Start of Data extracts

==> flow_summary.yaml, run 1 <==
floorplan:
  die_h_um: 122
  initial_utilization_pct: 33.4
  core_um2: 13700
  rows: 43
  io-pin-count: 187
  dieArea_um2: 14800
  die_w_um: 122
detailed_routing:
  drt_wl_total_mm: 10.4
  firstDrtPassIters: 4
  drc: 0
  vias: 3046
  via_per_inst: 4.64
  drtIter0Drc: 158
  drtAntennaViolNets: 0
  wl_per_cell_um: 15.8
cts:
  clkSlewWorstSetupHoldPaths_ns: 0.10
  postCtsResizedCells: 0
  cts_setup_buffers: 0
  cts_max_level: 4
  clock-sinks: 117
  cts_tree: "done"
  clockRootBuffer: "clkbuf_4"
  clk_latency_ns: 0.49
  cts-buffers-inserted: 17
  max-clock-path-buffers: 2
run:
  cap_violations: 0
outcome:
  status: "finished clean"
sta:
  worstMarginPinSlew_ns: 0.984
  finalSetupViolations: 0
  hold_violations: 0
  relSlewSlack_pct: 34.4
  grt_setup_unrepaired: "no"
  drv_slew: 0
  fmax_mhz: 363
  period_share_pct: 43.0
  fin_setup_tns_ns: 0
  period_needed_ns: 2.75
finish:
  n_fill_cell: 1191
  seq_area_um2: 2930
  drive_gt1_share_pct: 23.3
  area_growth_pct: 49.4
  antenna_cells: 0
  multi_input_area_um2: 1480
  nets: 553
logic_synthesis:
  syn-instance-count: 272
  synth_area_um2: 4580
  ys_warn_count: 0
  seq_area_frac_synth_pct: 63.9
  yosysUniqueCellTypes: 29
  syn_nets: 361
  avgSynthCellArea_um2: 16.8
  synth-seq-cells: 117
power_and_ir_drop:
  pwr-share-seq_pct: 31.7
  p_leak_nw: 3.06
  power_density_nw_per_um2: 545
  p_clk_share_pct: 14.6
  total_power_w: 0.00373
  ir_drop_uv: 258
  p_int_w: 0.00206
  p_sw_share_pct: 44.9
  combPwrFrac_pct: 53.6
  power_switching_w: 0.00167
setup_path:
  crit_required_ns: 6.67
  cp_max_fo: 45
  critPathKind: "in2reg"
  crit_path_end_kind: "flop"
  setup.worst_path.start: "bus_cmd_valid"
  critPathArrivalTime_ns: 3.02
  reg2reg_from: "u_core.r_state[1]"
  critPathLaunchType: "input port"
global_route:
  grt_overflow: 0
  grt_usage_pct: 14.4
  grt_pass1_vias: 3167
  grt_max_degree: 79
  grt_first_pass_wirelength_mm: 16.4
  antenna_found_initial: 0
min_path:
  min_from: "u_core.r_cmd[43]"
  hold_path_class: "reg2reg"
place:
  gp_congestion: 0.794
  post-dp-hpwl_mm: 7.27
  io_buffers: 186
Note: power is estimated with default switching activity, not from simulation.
===== src/rtl/keypad_field_entry.sv =====
`default_nettype none
// ============================================================================
// Module   : keypad_field_entry
// Purpose  : Decimal keypad entry engine for manual camera register setup.
//            Collects NUM_FIELDS decimal values of up to MAX_DIGITS digits
//            each (range limited to MAX_VAL), supports clear and backspace,
//            commits them to fields_out and strobes wr_start for the SCCB
//            master. Also drives a multiplexed hex display of the value
//            currently being typed.
// Ports    : clk, rst        - clock, asynchronous active-high reset
//            conf_en         - manual configuration enable
//            key_ready       - one-cycle strobe, key_code valid
//            key_code[3:0]   - 0-9 digit, A enter, B clear, C backspace
//            wr_busy         - SCCB master busy
//            scan            - keypad scan enable
//            fields_out      - committed fields, field i at [i*VAL_W +: VAL_W]
//            wr_start        - one-cycle strobe, fields_out complete
//            field_idx       - field currently being entered
//            key_err         - one-cycle strobe, key rejected
//            disp_num[3:0]   - hex nibble for the active display digit
//            disp_sel        - one-hot digit enable, bit 0 = LS nibble
// Revision : 1.0 - initial release
// ============================================================================
module keypad_field_entry #(
    parameter int VAL_W       = 8,
    parameter int MAX_VAL     = 255,
    parameter int MAX_DIGITS  = 3,
    parameter int NUM_FIELDS  = 2,
    parameter int DISP_DIGITS = 2,
    parameter int DISP_DIV    = 500000,
    localparam int FIDX_W     = (NUM_FIELDS > 1) ? $clog2(NUM_FIELDS) : 1
) (
    input  logic                        clk,
    input  logic                        rst,
    input  logic                        conf_en,
    input  logic                        key_ready,
    input  logic [3:0]                  key_code,
    input  logic                        wr_busy,
    output logic                        scan,
    output logic [NUM_FIELDS*VAL_W-1:0] fields_out,
    output logic                        wr_start,
    output logic [FIDX_W-1:0]           field_idx,
    output logic                        key_err,
    output logic [3:0]                  disp_num,
    output logic [DISP_DIGITS-1:0]      disp_sel
);

    localparam int CNT_W  = $clog2(MAX_DIGITS + 1);
    localparam int CAND_W = VAL_W + 4;
    localparam int PAD_W  = DISP_DIGITS * 4;
    localparam int DIVC_W = ($clog2(DISP_DIV) > 18) ? $clog2(DISP_DIV) : 18;
    localparam int HIST_N = 2 ** CNT_W;

    localparam logic [3:0] c_key_enter = 4'hA;
    localparam logic [3:0] c_key_clear = 4'hB;
    localparam logic [3:0] c_key_back  = 4'hC;

    typedef enum logic [1:0] {
        S_IDLE  = 2'd0,
        S_ENTRY = 2'd1,
        S_START = 2'd2
    } state_t;

    state_t              r_state;
    logic [VAL_W-1:0]    r_acc;
    logic [CNT_W-1:0]    r_cnt;
    // History of acc values before each accepted digit; r_cnt is the
    // stack pointer, so clearing r_cnt empties the stack.
    logic [VAL_W-1:0]    r_hist [HIST_N];
    logic [DIVC_W-1:0]   r_div_cnt;

    logic [CAND_W-1:0]   w_cand;
    logic                w_digit_ok;
    logic                w_last_field;
    logic [PAD_W-1:0]    w_acc_pad;
    logic [DISP_DIGITS-1:0] w_sel_rot;

    // Width of VAL_W+4 bits holds (2^VAL_W-1)*10+9 without overflow.
    assign w_cand       = {4'b0000, r_acc} * CAND_W'(10) + CAND_W'(key_code);
    assign w_digit_ok   = (r_cnt < CNT_W'(MAX_DIGITS)) && (w_cand <= CAND_W'(MAX_VAL));
    assign w_last_field = (field_idx == FIDX_W'(NUM_FIELDS - 1));

    // ------------------------------------------------------------------
    // Control FSM with registered outputs
    // ------------------------------------------------------------------
    always_ff @(posedge clk or posedge rst) begin
        if (rst) begin
            r_state    <= S_IDLE;
            r_acc      <= '0;
            r_cnt      <= '0;
            field_idx  <= '0;
            fields_out <= '0;
            scan       <= 1'b0;
            wr_start   <= 1'b0;
            key_err    <= 1'b0;
            for (int i = 0; i < HIST_N; i++) begin
                r_hist[i] <= '0;
            end
        end else begin
            wr_start <= 1'b0;
            key_err  <= 1'b0;
            case (r_state)
                S_IDLE: begin
                    if (conf_en) begin
                        r_state <= S_ENTRY;
                        scan    <= 1'b1;
                    end
                end

                S_ENTRY: begin
                    if (!conf_en) begin
                        // Leaving configuration abandons the partial entry
                        // but keeps the last committed fields.
                        r_state   <= S_IDLE;
                        scan      <= 1'b0;
                        r_acc     <= '0;
                        r_cnt     <= '0;
                        field_idx <= '0;
                    end else if (key_ready) begin
                        if (key_code <= 4'd9) begin
                            if (w_digit_ok) begin
                                r_hist[r_cnt] <= r_acc;
                                r_acc         <= w_cand[VAL_W-1:0];
                                r_cnt         <= r_cnt + CNT_W'(1);
                            end else begin
                                key_err <= 1'b1;
                            end
                        end else if (key_code == c_key_back) begin
                            if (r_cnt != '0) begin
                                r_acc <= r_hist[r_cnt - CNT_W'(1)];
                                r_cnt <= r_cnt - CNT_W'(1);
                            end else begin
                                key_err <= 1'b1;
                            end
                        end else if (key_code == c_key_clear) begin
                            r_acc <= '0;
                            r_cnt <= '0;
                        end else if (key_code == c_key_enter) begin
                            if (r_cnt == '0) begin
                                key_err <= 1'b1;
                            end else if (!w_last_field) begin
                                fields_out[field_idx*VAL_W +: VAL_W] <= r_acc;
                                field_idx <= field_idx + FIDX_W'(1);
                                r_acc     <= '0;
                                r_cnt     <= '0;
                            end else if (!wr_busy) begin
                                fields_out[field_idx*VAL_W +: VAL_W] <= r_acc;
                                r_acc    <= '0;
                                r_cnt    <= '0;
                                wr_start <= 1'b1;
                                r_state  <= S_START;
                            end else begin
                                // Master busy: keep acc so Enter can be retried.
                                key_err <= 1'b1;
                            end
                        end
                    end
                end

                S_START: begin
                    field_idx <= '0;
                    if (conf_en) begin
                        r_state <= S_ENTRY;
                    end else begin
                        r_state <= S_IDLE;
                        scan    <= 1'b0;
                    end
                end

                default: begin
                    r_state <= S_IDLE;
                    scan    <= 1'b0;
                end
            endcase
        end
    end

    // ------------------------------------------------------------------
    // Multiplexed hex display
    // ------------------------------------------------------------------
    generate
        if (PAD_W > VAL_W) begin : g_pad
            assign w_acc_pad = {{(PAD_W - VAL_W){1'b0}}, r_acc};
        end else begin : g_trunc
            assign w_acc_pad = r_acc[PAD_W-1:0];
        end

        if (DISP_DIGITS > 1) begin : g_rot
            assign w_sel_rot = {disp_sel[DISP_DIGITS-2:0], disp_sel[DISP_DIGITS-1]};
        end else begin : g_norot
            assign w_sel_rot = disp_sel;
        end
    endgenerate

    always_ff @(posedge clk or posedge rst) begin
        if (rst) begin
            r_div_cnt <= '0;
            disp_sel  <= DISP_DIGITS'(1);
        end else if (r_div_cnt == DIVC_W'(DISP_DIV - 1)) begin
            r_div_cnt <= '0;
            disp_sel  <= w_sel_rot;
        end else begin
            r_div_cnt <= r_div_cnt + DIVC_W'(1);
        end
    end

    always_comb begin
        disp_num = 4'h0;
        for (int i = 0; i < DISP_DIGITS; i++) begin
            if (disp_sel[i]) begin
                disp_num = w_acc_pad[i*4 +: 4];
            end
        end
    end

endmodule
`default_nettype wire
[src/rtl/stim_sequencer_if.sv]
// Record handshake between the stimulus sequencer and its consumer.
// The sequencer drives valid/pattern/result; the consumer drives ready.
interface stim_sequencer_if #(
  parameter int N_WIDTH = 3
);
  logic               rec_valid;
  logic               rec_ready;
  logic [N_WIDTH-1:0] rec_pattern;
  logic               rec_result;

  modport master (output rec_valid, output rec_pattern, output rec_result, input rec_ready);
  modport slave  (input rec_valid, input rec_pattern, input rec_result, output rec_ready);
endinterface
`config.mk`:
```
export PLATFORM = sky130hd
export DESIGN_NAME = trace_cmd_sequencer
export DESIGN_NICKNAME = d
export VERILOG_FILES = /design/src/rtl/cache_pkg.sv /design/src/rtl/trace_fifo.sv /design/src/rtl/trace_cmd_sequencer.sv
export SDC_FILE = /design/constraint.sdc
export NUM_CORES = 1
export LEC_CHECK = 0
export CAP_MARGIN = 20
export CORE_MARGIN = 5
export CORE_UTILIZATION = 45
export DETAILED_ROUTE_END_ITERATION = 6
export PLACE_DENSITY = 0.69
export SLEW_MARGIN = 20
export SYNTH_ARGS = -nofsm -noshare
export SYNTH_HDL_FRONTEND = slang
export SYNTH_HIERARCHICAL = 1
export SYNTH_SLANG_ARGS = --single-unit
```
`constraint.sdc`:
```
create_clock -name clk -period 4.6 [get_ports clk]
set_input_delay 0.46 -clock clk [delete_from_list [all_inputs] [get_ports clk]]
set_output_delay 0.46 -clock clk [all_outputs]
set_load 0.1 [all_outputs]
```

End of Data extracts

What this task involves: In the entries above, please find the line with "worstMarginPinSlew_ns: 0.984" and the line with "combPwrFrac_pct: 53.6", then write out exactly those two lines and every line between them, and nothing more.

Completed task:
  worstMarginPinSlew_ns: 0.984
  finalSetupViolations: 0
  hold_violations: 0
  relSlewSlack_pct: 34.4
  grt_setup_unrepaired: "no"
  drv_slew: 0
  fmax_mhz: 363
  period_share_pct: 43.0
  fin_setup_tns_ns: 0
  period_needed_ns: 2.75
finish:
  n_fill_cell: 1191
  seq_area_um2: 2930
  drive_gt1_share_pct: 23.3
  area_growth_pct: 49.4
  antenna_cells: 0
  multi_input_area_um2: 1480
  nets: 553
logic_synthesis:
  syn-instance-count: 272
  synth_area_um2: 4580
  ys_warn_count: 0
  seq_area_frac_synth_pct: 63.9
  yosysUniqueCellTypes: 29
  syn_nets: 361
  avgSynthCellArea_um2: 16.8
  synth-seq-cells: 117
power_and_ir_drop:
  pwr-share-seq_pct: 31.7
  p_leak_nw: 3.06
  power_density_nw_per_um2: 545
  p_clk_share_pct: 14.6
  total_power_w: 0.00373
  ir_drop_uv: 258
  p_int_w: 0.00206
  p_sw_share_pct: 44.9
  combPwrFrac_pct: 53.6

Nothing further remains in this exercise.